Input for this task:
○ ○ ○ ○
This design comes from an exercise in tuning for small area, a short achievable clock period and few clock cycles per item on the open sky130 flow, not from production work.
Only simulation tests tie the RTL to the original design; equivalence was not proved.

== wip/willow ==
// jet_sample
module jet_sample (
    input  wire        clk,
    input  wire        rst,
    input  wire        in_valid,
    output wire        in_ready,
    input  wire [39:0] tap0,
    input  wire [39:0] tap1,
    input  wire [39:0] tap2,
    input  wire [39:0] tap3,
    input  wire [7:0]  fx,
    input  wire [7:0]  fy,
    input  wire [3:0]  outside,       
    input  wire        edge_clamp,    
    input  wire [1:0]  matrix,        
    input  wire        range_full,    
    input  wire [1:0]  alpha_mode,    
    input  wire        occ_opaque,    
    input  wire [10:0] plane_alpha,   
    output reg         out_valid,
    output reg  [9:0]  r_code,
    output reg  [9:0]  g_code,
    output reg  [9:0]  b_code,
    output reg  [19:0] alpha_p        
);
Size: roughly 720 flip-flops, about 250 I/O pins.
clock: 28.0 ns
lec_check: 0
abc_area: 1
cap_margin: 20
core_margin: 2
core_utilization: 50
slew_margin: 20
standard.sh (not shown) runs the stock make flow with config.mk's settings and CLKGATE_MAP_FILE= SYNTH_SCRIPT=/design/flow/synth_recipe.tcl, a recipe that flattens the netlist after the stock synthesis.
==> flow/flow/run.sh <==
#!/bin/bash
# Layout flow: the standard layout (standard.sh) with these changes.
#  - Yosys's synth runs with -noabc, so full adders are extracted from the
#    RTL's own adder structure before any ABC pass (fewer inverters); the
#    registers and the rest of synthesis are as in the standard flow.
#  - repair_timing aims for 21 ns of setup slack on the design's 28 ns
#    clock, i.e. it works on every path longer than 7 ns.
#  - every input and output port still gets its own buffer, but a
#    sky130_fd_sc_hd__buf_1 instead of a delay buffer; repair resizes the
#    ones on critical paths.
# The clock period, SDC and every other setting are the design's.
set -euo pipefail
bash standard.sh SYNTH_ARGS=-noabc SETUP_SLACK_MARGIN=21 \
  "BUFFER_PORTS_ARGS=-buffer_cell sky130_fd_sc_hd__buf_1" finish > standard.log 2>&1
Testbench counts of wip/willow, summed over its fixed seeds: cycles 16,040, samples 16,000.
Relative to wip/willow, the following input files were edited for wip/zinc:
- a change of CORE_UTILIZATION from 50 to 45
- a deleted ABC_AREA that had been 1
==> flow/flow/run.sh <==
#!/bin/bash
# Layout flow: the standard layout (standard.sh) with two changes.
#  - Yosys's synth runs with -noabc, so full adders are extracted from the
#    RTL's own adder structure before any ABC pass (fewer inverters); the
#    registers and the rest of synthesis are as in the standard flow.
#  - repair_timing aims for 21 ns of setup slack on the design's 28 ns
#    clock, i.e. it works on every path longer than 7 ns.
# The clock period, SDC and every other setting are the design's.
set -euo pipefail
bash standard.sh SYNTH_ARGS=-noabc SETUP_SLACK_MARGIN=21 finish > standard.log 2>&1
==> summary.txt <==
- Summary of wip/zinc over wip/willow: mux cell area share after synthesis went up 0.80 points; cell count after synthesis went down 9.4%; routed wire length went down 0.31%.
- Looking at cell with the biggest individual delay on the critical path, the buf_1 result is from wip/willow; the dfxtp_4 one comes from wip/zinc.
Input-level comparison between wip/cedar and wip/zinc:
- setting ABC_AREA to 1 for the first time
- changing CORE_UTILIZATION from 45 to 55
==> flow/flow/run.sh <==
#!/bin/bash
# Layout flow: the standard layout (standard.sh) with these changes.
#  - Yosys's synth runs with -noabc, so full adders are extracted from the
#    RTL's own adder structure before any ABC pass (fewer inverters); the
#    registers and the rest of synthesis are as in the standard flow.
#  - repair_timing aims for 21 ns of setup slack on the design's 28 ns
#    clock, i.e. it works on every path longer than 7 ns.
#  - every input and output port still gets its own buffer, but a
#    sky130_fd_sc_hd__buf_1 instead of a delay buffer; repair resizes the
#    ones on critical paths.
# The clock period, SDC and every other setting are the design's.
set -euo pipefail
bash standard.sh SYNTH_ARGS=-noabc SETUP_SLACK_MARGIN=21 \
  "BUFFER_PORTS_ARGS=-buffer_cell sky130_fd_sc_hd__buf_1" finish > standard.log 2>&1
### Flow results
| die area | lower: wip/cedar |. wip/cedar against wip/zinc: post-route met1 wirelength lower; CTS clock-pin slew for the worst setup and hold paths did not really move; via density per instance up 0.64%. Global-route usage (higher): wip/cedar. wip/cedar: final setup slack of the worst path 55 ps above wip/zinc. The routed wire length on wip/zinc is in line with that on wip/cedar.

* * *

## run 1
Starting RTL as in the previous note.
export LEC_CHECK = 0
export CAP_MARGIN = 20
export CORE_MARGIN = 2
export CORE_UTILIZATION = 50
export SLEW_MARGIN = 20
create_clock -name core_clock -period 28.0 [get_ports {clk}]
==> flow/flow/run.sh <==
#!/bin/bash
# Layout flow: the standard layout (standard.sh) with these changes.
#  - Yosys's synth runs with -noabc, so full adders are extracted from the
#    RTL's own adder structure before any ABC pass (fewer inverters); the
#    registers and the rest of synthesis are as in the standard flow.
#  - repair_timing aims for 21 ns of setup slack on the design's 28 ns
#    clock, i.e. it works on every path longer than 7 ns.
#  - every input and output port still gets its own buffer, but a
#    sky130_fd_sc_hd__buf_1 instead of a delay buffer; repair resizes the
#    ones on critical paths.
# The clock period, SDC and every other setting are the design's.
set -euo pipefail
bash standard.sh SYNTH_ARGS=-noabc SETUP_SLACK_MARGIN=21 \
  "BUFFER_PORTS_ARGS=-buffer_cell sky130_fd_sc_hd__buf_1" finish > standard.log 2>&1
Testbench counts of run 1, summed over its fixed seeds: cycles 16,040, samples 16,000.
○ ○ ○ ○
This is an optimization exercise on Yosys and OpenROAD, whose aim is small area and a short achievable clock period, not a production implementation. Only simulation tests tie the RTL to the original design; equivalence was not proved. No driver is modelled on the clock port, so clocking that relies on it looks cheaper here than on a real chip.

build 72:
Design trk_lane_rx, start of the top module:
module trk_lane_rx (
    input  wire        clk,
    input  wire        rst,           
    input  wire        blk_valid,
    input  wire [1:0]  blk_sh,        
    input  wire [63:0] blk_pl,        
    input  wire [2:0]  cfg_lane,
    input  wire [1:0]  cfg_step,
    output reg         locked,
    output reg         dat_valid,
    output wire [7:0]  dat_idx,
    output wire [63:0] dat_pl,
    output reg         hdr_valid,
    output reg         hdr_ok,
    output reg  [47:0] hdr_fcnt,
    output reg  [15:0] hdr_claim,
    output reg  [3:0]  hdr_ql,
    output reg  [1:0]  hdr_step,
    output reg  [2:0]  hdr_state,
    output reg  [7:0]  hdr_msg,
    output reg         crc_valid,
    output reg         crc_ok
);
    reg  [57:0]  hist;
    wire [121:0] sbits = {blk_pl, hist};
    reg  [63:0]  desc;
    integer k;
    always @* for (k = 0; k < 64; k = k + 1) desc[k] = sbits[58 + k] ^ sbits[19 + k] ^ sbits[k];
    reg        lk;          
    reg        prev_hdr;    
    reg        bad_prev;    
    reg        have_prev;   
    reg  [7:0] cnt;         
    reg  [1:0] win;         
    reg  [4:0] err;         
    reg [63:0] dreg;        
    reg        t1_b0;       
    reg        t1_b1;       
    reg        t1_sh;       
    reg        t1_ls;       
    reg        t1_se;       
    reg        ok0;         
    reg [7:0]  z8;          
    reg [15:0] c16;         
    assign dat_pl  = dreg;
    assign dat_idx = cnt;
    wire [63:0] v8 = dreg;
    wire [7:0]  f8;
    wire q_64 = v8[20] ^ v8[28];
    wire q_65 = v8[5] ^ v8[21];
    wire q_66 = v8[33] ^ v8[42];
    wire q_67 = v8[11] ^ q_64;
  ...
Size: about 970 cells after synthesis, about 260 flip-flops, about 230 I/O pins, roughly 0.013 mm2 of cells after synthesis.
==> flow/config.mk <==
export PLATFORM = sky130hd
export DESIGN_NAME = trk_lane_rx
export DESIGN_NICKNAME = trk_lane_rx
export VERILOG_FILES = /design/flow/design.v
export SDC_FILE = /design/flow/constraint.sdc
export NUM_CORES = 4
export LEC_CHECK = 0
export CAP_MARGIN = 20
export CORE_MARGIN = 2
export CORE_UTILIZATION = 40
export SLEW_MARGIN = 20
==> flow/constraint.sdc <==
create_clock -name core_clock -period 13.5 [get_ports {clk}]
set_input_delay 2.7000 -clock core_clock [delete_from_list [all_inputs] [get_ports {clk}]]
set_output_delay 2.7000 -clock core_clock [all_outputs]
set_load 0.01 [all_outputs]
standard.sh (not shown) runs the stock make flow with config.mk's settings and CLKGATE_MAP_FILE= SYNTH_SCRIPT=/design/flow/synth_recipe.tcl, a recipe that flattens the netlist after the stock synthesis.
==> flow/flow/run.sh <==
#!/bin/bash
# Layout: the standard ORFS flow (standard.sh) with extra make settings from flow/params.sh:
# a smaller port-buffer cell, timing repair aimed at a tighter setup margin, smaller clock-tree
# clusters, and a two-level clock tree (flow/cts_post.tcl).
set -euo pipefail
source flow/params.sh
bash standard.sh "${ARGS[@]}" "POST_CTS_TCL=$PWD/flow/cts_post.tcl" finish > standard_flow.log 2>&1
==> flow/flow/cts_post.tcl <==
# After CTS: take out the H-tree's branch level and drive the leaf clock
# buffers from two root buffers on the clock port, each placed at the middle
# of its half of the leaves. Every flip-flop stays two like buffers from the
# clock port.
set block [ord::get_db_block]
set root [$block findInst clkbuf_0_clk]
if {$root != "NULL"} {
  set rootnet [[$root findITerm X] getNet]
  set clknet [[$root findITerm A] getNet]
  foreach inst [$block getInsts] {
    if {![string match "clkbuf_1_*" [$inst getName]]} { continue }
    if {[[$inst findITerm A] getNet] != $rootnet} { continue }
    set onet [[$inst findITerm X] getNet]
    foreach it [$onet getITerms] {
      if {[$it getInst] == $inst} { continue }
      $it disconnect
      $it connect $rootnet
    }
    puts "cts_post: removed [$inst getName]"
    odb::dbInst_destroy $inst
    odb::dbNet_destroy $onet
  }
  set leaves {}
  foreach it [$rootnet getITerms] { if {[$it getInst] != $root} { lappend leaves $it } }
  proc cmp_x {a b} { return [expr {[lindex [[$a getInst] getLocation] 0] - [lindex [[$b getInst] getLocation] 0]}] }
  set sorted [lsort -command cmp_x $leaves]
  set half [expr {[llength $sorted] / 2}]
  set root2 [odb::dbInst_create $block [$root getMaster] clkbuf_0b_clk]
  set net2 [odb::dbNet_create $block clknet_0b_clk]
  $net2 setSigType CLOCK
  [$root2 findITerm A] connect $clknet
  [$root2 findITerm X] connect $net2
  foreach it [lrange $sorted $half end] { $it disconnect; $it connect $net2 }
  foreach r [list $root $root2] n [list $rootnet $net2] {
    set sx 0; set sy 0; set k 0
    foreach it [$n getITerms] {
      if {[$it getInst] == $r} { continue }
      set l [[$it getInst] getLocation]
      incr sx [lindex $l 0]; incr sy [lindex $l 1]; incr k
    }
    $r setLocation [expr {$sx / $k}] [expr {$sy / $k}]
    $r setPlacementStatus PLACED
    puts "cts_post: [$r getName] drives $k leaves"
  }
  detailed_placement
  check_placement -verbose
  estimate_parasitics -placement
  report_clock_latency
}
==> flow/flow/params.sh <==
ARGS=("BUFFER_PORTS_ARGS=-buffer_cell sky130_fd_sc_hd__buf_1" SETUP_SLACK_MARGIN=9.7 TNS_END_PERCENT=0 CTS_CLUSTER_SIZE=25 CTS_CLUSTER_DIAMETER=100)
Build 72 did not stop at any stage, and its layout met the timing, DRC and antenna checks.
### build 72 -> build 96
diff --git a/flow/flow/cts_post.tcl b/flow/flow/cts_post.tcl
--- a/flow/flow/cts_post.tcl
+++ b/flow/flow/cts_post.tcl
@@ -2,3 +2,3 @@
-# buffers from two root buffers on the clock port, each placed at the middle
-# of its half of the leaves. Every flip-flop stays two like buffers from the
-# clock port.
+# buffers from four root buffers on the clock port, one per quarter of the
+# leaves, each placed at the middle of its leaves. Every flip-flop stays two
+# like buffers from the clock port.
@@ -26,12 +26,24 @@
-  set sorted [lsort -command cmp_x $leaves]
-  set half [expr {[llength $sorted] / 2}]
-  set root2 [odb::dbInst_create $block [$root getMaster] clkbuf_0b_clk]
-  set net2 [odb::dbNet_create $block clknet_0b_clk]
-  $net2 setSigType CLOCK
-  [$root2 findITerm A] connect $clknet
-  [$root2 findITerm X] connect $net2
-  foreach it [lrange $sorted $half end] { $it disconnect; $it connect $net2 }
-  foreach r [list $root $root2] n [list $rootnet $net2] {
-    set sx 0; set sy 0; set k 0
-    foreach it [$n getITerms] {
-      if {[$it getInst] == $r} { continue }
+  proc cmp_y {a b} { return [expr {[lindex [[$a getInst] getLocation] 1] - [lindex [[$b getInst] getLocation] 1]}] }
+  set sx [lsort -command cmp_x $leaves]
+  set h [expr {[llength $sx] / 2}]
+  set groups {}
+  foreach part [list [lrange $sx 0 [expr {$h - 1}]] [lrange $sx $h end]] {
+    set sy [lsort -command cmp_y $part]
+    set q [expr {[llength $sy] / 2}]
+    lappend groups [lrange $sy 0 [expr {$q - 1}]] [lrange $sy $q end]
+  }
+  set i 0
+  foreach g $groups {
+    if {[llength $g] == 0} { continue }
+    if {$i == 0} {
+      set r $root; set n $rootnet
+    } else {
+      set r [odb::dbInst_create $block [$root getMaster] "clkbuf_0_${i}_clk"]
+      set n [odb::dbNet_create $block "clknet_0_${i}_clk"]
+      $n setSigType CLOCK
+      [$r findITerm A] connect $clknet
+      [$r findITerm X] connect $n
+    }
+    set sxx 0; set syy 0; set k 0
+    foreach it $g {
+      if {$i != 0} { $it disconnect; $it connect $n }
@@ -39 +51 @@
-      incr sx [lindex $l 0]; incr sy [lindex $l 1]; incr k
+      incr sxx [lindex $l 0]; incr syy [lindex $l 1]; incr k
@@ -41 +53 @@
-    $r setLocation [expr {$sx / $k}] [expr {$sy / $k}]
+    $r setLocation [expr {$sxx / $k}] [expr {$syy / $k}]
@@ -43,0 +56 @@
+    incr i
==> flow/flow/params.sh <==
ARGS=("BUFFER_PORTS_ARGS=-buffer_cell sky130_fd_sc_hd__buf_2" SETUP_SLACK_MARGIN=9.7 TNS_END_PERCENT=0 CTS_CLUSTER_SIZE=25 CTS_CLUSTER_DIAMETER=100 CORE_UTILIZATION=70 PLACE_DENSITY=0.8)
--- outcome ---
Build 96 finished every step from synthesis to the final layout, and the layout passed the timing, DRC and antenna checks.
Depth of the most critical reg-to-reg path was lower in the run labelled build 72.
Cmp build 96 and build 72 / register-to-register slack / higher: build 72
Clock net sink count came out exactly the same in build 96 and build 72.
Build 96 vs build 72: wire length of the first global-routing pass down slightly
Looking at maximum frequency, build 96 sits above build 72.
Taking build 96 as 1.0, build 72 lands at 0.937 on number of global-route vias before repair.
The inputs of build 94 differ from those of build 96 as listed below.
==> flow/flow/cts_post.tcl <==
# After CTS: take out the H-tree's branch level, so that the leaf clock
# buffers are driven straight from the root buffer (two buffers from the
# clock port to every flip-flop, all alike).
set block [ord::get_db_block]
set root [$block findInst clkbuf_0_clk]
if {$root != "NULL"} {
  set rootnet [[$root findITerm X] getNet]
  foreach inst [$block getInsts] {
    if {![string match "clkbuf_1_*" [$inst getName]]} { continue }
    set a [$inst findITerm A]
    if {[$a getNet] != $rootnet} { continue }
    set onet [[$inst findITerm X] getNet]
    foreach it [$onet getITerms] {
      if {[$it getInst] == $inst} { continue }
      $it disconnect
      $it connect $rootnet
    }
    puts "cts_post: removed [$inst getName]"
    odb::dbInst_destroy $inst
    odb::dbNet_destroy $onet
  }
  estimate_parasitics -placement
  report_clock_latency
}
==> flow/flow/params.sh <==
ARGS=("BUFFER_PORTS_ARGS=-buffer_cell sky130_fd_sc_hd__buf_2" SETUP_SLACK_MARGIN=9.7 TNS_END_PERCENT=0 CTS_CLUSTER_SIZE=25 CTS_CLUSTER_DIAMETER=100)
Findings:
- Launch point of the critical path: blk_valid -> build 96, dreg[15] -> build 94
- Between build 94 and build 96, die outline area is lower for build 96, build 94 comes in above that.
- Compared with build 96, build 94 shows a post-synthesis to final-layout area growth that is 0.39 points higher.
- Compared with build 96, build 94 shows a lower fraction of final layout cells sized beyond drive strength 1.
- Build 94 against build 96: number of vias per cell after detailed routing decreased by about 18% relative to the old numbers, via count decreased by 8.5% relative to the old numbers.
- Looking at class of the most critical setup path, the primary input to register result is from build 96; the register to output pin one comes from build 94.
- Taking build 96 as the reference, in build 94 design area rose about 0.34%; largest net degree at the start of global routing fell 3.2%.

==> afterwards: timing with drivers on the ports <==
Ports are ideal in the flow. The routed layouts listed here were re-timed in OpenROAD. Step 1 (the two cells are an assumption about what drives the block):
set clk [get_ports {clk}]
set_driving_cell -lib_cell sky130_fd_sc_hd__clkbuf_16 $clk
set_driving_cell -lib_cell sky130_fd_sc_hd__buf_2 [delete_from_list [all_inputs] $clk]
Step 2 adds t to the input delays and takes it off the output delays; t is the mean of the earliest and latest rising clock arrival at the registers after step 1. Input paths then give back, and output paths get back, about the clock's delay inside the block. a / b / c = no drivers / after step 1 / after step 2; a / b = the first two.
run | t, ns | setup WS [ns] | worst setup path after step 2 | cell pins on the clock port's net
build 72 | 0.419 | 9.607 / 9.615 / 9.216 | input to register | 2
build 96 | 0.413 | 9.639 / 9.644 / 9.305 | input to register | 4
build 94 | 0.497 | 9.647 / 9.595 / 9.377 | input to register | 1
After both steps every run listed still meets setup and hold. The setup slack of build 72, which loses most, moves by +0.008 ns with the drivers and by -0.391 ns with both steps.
○ ○ ○ ○
How many lines of the data contain "shows"? Work it out and give only the number.

Output below: 2